The ban, enacted by the Legislature in 2023, makes abortion illegal in all cases except rape or incest if the mother has been pregnant for less than six weeks, or when the pregnancy poses a serious physical health threat.
The plaintiffs, which include reproductive health care doctors and the Moorhead, Minnesota-based Red River Women’s Clinic, in their complaint said the law not only infringes on individual rights, but also puts health care providers in danger by not specifying when an abortion could be performed for health reasons.
Attorneys for the state have previously argued that the law is not unlawfully vague, and was written with extensive input from North Dakota’s medical community — including some of the plaintiffs.
Tammi Kromenaker, director of the Red River Women’s Clinic, said Thursday’s decision gives her hope.
“I feel like the court heard us when we raised our voices against a law that not only ran counter to our state constitution, but was too vague for physicians to interpret and which prevented them from providing the high quality care that our communities are entitled to,” Kromenaker said.

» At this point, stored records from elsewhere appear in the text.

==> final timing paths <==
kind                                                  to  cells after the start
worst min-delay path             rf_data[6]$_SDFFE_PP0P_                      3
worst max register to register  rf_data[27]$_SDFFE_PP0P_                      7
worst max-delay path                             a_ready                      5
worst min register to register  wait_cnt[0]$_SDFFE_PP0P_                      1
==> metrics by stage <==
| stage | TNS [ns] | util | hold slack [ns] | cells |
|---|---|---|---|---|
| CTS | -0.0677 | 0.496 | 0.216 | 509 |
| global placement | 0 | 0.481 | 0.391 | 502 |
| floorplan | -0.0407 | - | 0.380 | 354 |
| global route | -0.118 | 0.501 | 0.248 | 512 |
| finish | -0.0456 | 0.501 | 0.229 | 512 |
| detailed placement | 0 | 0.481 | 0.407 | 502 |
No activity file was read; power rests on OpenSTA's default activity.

The clinic had been North Dakota’s sole abortion clinic but moved from Fargo to Minnesota after a prior abortion ban went into effect.
The ban, which was adopted with overwhelming support by both chambers of the Republican-dominated Legislature, established penalties of up to five years in prison and a maximum fine of $10,000 fine for any health care professionals found in violation of the law.

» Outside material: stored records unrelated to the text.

$ cat src/rtl/mips_pkg.sv
// Shared MIPS core definitions: control-word layout, bubble encoding and the
// primary opcodes that the control decoder and the pipeline registers agree on.
package mips_pkg;

  localparam int CTRL_W = 9;

  // Bit positions inside the EXE_MEM_WB control word.
  localparam int CTRL_REGDST   = 8;
  localparam int CTRL_ALUOP_HI = 7;
  localparam int CTRL_ALUOP_LO = 6;
  localparam int CTRL_ALUSRC   = 5;
  localparam int CTRL_BRANCH   = 4;
  localparam int CTRL_MEMREAD  = 3;
  localparam int CTRL_MEMWRITE = 2;
  localparam int CTRL_REGWRITE = 1;
  localparam int CTRL_MEMTOREG = 0;

  localparam logic [CTRL_W-1:0] CTRL_BUBBLE = '0;

  typedef enum logic [5:0] {
    OP_RTYPE = 6'h00,
    OP_BEQ   = 6'h04,
    OP_ADDI  = 6'h08,
    OP_LW    = 6'h23,
    OP_SW    = 6'h2B
  } opcode_e;

endpackage

$ cat src/rtl/hazard_detect.sv
// Load-use hazard detector: compares the load sitting in EX against the
// source registers of the instruction in ID. Purely combinational.
module hazard_detect #(
  parameter int REG_ADDR_W = 5
) (
  input  logic                  ex_valid_i,
  input  logic                  ex_mem_read_i,
  input  logic [REG_ADDR_W-1:0] ex_rt_i,
  input  logic                  id_valid_i,
  input  logic                  id_regdst_i,
  input  logic                  id_mem_write_i,
  input  logic                  id_branch_i,
  input  logic [REG_ADDR_W-1:0] id_rs_i,
  input  logic [REG_ADDR_W-1:0] id_rt_i,
  output logic                  hazard_o
);

  logic src_rt;
  logic rs_match;
  logic rt_match;

  // rt is a read operand for R-type, stores and branches; for I-type ALU ops
  // and loads it is the destination, so matching it would be a false stall.
  assign src_rt   = id_regdst_i | id_mem_write_i | id_branch_i;
  assign rs_match = (ex_rt_i == id_rs_i);
  assign rt_match = src_rt & (ex_rt_i == id_rt_i);

  // $zero never carries a real dependency.
  assign hazard_o = ex_valid_i & ex_mem_read_i & (ex_rt_i != '0) &
                    id_valid_i & (rs_match | rt_match);

endmodule

$ cat src/rtl/id_ex_stage.sv
// ID/EX pipeline register with load-use stall and bubble insertion.
// Optional saturating stall counter enabled by defining IDEX_STALL_CNT_EN.
module id_ex_stage
  import mips_pkg::*;
#(
  parameter int DATA_W     = 32,
  parameter int REG_ADDR_W = 5,
  parameter int CTRL_W     = mips_pkg::CTRL_W,
  parameter int CNT_W      = 32
) (
  input  logic                  clk,
  input  logic                  rst,
  input  logic [CTRL_W-1:0]     inControl,
  input  logic                  inValid,
  input  logic                  inFlush,
  input  logic [DATA_W-1:0]     inPC,
  input  logic [DATA_W-1:0]     inRegA,
  input  logic [DATA_W-1:0]     inRegB,
  input  logic [DATA_W-1:0]     inImm,
  input  logic [REG_ADDR_W-1:0] inRs,
  input  logic [REG_ADDR_W-1:0] inRt,
  input  logic [REG_ADDR_W-1:0] inRd,
  output logic                  outStall,
  output logic [CTRL_W-1:0]     outControl,
  output logic                  outValid,
  output logic [DATA_W-1:0]     outPC,
  output logic [DATA_W-1:0]     outRegA,
  output logic [DATA_W-1:0]     outRegB,
  output logic [DATA_W-1:0]     outImm,
  output logic [REG_ADDR_W-1:0] outRs,
  output logic [REG_ADDR_W-1:0] outRt,
  output logic [REG_ADDR_W-1:0] outRd
`ifdef IDEX_STALL_CNT_EN
  ,
  output logic [CNT_W-1:0]      outStallCount
`endif
);

  logic [CTRL_W-1:0]     ctrl_q, ctrl_d;
  logic                  valid_q, valid_d;
  logic                  capture;
  logic                  hazard;
  logic [DATA_W-1:0]     pc_q, rega_q, regb_q, imm_q;
  logic [REG_ADDR_W-1:0] rs_q, rt_q, rd_q;

  hazard_detect #(
    .REG_ADDR_W (REG_ADDR_W)
  ) u_hazard_detect (
    .ex_valid_i     (valid_q),
    .ex_mem_read_i  (ctrl_q[CTRL_MEMREAD]),
    .ex_rt_i        (rt_q),
    .id_valid_i     (inValid),
    .id_regdst_i    (inControl[CTRL_REGDST]),
    .id_mem_write_i (inControl[CTRL_MEMWRITE]),
    .id_branch_i    (inControl[CTRL_BRANCH]),
    .id_rs_i        (inRs),
    .id_rt_i        (inRt),
    .hazard_o       (hazard)
  );

  // A flush already squashes the ID instruction, so there is nothing to hold.
  assign outStall = hazard & ~inFlush;

  always_comb begin
    // NOTE: every always_comb output gets a default first so no path can
    // leave it unassigned and infer a latch.
    ctrl_d  = CTRL_BUBBLE;
    valid_d = 1'b0;
    capture = 1'b0;
    if (!inFlush && !hazard && inValid) begin
      ctrl_d  = inControl;
      valid_d = 1'b1;
      capture = 1'b1;
    end
  end

  // Bubbles only touch control and valid; data fields hold to avoid toggling.
  always_ff @(posedge clk or negedge rst) begin
    // NOTE: the reset state of every field is visible on the outputs, so the
    // data registers are reset too rather than left uninitialised.
    if (!rst) begin
      ctrl_q  <= CTRL_BUBBLE;
      valid_q <= 1'b0;
      pc_q    <= '0;
      rega_q  <= '0;
      regb_q  <= '0;
      imm_q   <= '0;
      rs_q    <= '0;
      rt_q    <= '0;
      rd_q    <= '0;
    end else begin
      // NOTE: state is updated with non-blocking assignments so every
      // register samples the pre-edge values regardless of statement order.
      ctrl_q  <= ctrl_d;
      valid_q <= valid_d;
      if (capture) begin
        pc_q   <= inPC;
        rega_q <= inRegA;
        regb_q <= inRegB;
        imm_q  <= inImm;
        rs_q   <= inRs;
        rt_q   <= inRt;
        rd_q   <= inRd;
      end
    end
  end

  assign outControl = ctrl_q;
  assign outValid   = valid_q;
  assign outPC      = pc_q;
  assign outRegA    = rega_q;
  assign outRegB    = regb_q;
  assign outImm     = imm_q;
  assign outRs      = rs_q;
  assign outRt      = rt_q;
  assign outRd      = rd_q;

`ifdef IDEX_STALL_CNT_EN
  logic [CNT_W-1:0] stall_cnt_q, stall_cnt_d;

  // Counts hazard bubbles only; saturates instead of wrapping.
  always_comb begin
    stall_cnt_d = stall_cnt_q;
    if (outStall && (stall_cnt_q != '1)) begin
      stall_cnt_d = stall_cnt_q + 1'b1;
    end
  end

  always_ff @(posedge clk or negedge rst) begin
    if (!rst) begin
      stall_cnt_q <= '0;
    end else begin
      stall_cnt_q <= stall_cnt_d;
    end
  end

  assign outStallCount = stall_cnt_q;
`endif

endmodule

$ cat config.mk
export PLATFORM = sky130hd
export DESIGN_NAME = id_ex_stage
export DESIGN_NICKNAME = d
export VERILOG_FILES = /design/src/rtl/mips_pkg.sv /design/src/rtl/hazard_detect.sv /design/src/rtl/id_ex_stage.sv
export SDC_FILE = /design/constraint.sdc
export NUM_CORES = 1
export LEC_CHECK = 0
export CAP_MARGIN = 20
export CORE_MARGIN = 2
export CORE_UTILIZATION = 39
export CTS_CLUSTER_SIZE = 28
export DETAILED_ROUTE_END_ITERATION = 6
export PLACE_DENSITY = 0.9
export SKIP_CTS_REPAIR_TIMING = 1
export SLEW_MARGIN = 10
export SYNTH_ARGS = -nofsm -noshare
export SYNTH_HDL_FRONTEND = slang
export SYNTH_SLANG_ARGS = --single-unit
$ cat constraint.sdc
create_clock -name clk -period 2 [get_ports clk]
set_input_delay 0.2 -clock clk [delete_from_list [all_inputs] [get_ports clk]]
set_output_delay 0.2 -clock clk [all_outputs]
set_load 0.01 [all_outputs]
==> flow_summary.toml <==
[timing]
slew_violations = 0
rsz0062_at_grt = "yes"
setup_violations = 1
worst_slew_pin_slew_ns = 0.451
hold_viol = 0
min_period_over_period = 1.00
worst_slack_ns = -0.000770
clock-skew-final_ns = 0.00461
slew_headroom = 0.699
timing.fmax_ghz = 0.500
layout_min_cycle_time_ns = 2.00

[yosys]
synth_enable_flop_cells = 0
yosysUniqueCellTypes = 17
synth_area_leaders = "dfrtp_1, mux2_2, mux2_1, xnor2_1, buf_4"
yosys_warnings = 0
synth_cells = 345
yosys-top-cells-count = "dfrtp_1, mux2_2, mux2_1, xnor2_1"
synth-seq-cells = 153
yosysTopAreaCell = "dfrtp_1"
synthFlopType = "dfrtp_1"
yosysSeqAreaShare = 0.663
yosysMostFrequentCell = "dfrtp_1"
ys_async_sr_fraction = 1.00
synthesis.area_um2 = 5770
synth_nets = 501
syn_avg_cell_area_um2 = 16.7
synth.top_cell.area_share = 0.663

[clock_tree]
cts_max_level = 4
cts_buffer_depth = 2
path_clk_slew_ns = 0.06
cts_tree = "done"
numCtsBuffers = 17
clk_latency_ns = 0.41
cts_sinks = 153
clock-root-buffer = "clkbuf_16"

[placement]
dp_hpwl_um = 12400
place_congestion = 0.902
place_area_um2 = 9180
io_buffers = 309
pre_cts_ws_ns = -0.151

[critical_path]
cp.required_ns = 2.29
critPathArrivalTime_ns = 2.29
critical_path_class = "reg -> reg"
rrSetupSlack_ns = -0.0008
cp-end-kind = "flop"
start_kind = "flop"
path_max_fanout = 32

[floorplanning]
dieArea_um2 = 15800
die_w_um = 126
start_util = 0.399
core-area_um2 = 14500
die_y_um = 126
pin_count = 310
std_cell_rows = 44

[final_layout]
design_area_um2 = 9850
area_growth_pct = 70.7
antenna_cells = 0
drive_above_1_share = 0.202
nNetsFinal = 829

[drt]
wl_met1_um = 5660
highest_layer = "met4"
dr.pass1.iters = 4
drtIter0Drc = 95
via_count = 4166
drcViolationCount = 0
wl_met2_um = 8730
routed_via_density = 4.81
wirelength_um = 16200
wire_per_inst_um = 18.7
dr_wl_met3_um = 1220
ant_nets = 0

[run]
max_cap_violations = 0

[pwr]
p_switching_mw = 2.20
intPower_mw = 7.08
p_per_area_nw_per_um2 = 941
combPwrFrac = 0.231
total_power_mw = 9.28
peakVddDrop_uv = 509
p_leak_nw = 4.08
p_seq_frac = 0.409
p_clk_frac = 0.360
p_sw_frac = 0.237

[grt]
grt_overflow = 0
grt_start_max_net_pins = 48
grt_pass1_wl_um = 25600
groute.usage.overall = 0.209
antenna_found_initial = 0
grt_pass1_vias = 4723

[status]
status = "finished, violations left"
violations = "setup timing"

[hold_path]
min_path_type = "in -> async"
-- flip-flops by register name, indices dropped and copies added, names as in the netlist --
signal	cells
outControl	9
outRegA	32
outPC	32
outRegB	32
outImm	32
outValid	1
outRt	5
outRd	5
outRs	5
-- layout make-up --
class | count | area [µm²]
flip-flops and latches | 153 | 3830
fillers | 994 | 4620
repair buffers | 326 | 3320
clock buffers | 21 | 470
well taps | 184 | 230
clock inverters | 8 | 145
multi-input cells | 175 | 1860
-- critical path: stages, from the launching register on --
cell	delay [ns]
dfrtp_2	0.45
xnor2_2	0.17
nand3_1	0.11
o22ai_2	0.09
buf_4	0.15
a21oi_4	0.15
buf_12	0.18
buf_16	0.20
mux2_2	0.36
-- metrics by stage --
step                      utilization  hold WS (ns)    TNS, ns  cells
after global routing            0.681         0.318      -3.96    867
after detailed placement        0.634         0.166     -14.02    836
after CTS                       0.676        -0.276     -0.372    865
after floorplan                     -       -0.0956          0    345
after global placement          0.634         0.160      -9.31    836
final                           0.681         0.298  -0.000770    867
-- power groups by stage --
stage | Sequential (mW) | Combinational (mW) | Clock, mW
2_1_floorplan | 4.01 | 0.486 | 0
3_3_place_gp | 3.81 | 2.08 | 0
3_5_place_dp | 3.84 | 2.14 | 0
4_1_cts | 3.79 | 2.15 | 3.43
5_1_grt | 3.85 | 2.27 | 3.58
6_report | 3.79 | 2.14 | 3.34
-- layer usage --
layer,GRT usage,vias up
met5,0,-
met4,0.101,0
met3,0.0705,37
met2,0.372,200
met1,0.222,2073
li1,-,1856
-- logic make-up (layout without fill, tap and decap cells) --
group	count (synthesis)	in the layout	synth area share
flip-flops	153	153	0.663
multiplexers	143	143	0.279
AND/OR/NAND/NOR	18	18	0.0171
buffers and inverters	17	355	0.0182
XOR/XNOR	10	10	0.0152
AO/OA/AOI/OAI	4	4	0.00715
-- path summary, 6_finish.rpt --
kind	from	cells after the start	end
max	outRt[4]$_DFFE_PN0P_	8	outPC[21]$_DFFE_PN0P_
min	rst	2	outRegA[8]$_DFFE_PN0P_
max reg2reg	outRt[4]$_DFFE_PN0P_	8	outPC[21]$_DFFE_PN0P_
min reg2reg	outRegA[10]$_DFFE_PN0P_	1	outRegA[10]$_DFFE_PN0P_
max in group asynchronous	rst	3	outRt[2]$_DFFE_PN0P_
min in group clk	inControl[1]	2	outControl[1]$_DFF_PN0_
-- cell usage in the layout (no fill, tap or decap), drive strengths merged, types with 2 or more instances in the layout --
cell	synthesis	routed
and2	9	9
a21oi	2	2
nand3	2	2
nand2	2	2
clkbuf	0	21
buf	17	17
clkinv	0	2
clkinvlp	0	2
mux2	143	143
bufinv	0	4
dfrtp	153	153
nor2	2	2
clkdlybuf4s50	0	307
xnor2	10	10
Note: power is estimated with default switching activity, not from simulation.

The North Dakota Supreme Court last year struck down a similar abortion law adopted by lawmakers in 2007.
That law, often referred to as a “trigger ban,” went into effect after the U.S. Supreme Court in 2022 overturned the federal right to abortion established by Roe v. Wade.
The state is expected to appeal the decision.
State Sen. Janne Myrdal, R-Edinburg, who sponsored the 2023 bill that created the ban, blasted the judge’s ruling Thursday. She said lawmakers had worked to fix legal issues the North Dakota Supreme Court had identified in the trigger ban.
North Dakota’s Legislature meets again in 2025 but Myrdal said the focus should be on defending the law that was passed in 2023.
“The losers today are the unborn children and their moms and dads, not any activists. There’s no winner in this,” she said.
Romanick announced earlier this year he would retire and not seek reelection in November. The former Burleigh County prosecutor was first elected in 2000 and reelected in 2012 and 2018.
“Judge Romanick will go into his retirement after a long career having made the wrong decision on the most important case he’s ever had,” Myrdal told the North Dakota Monitor.
Meanwhile, North Dakota’s Democratic-NPL Party called the ruling a “victory for women’s reproductive rights.”
“North Dakotans deserve the freedom to make deeply personal health care decisions without interference from government extremists,” Rep. Karla Rose Hanson, D-Fargo, said in a statement. “This law was especially cruel for victims of sexual violence — providing a rape and incest exception but only within six weeks, before most women know they’re pregnant.”
This is a developing story and will be updated.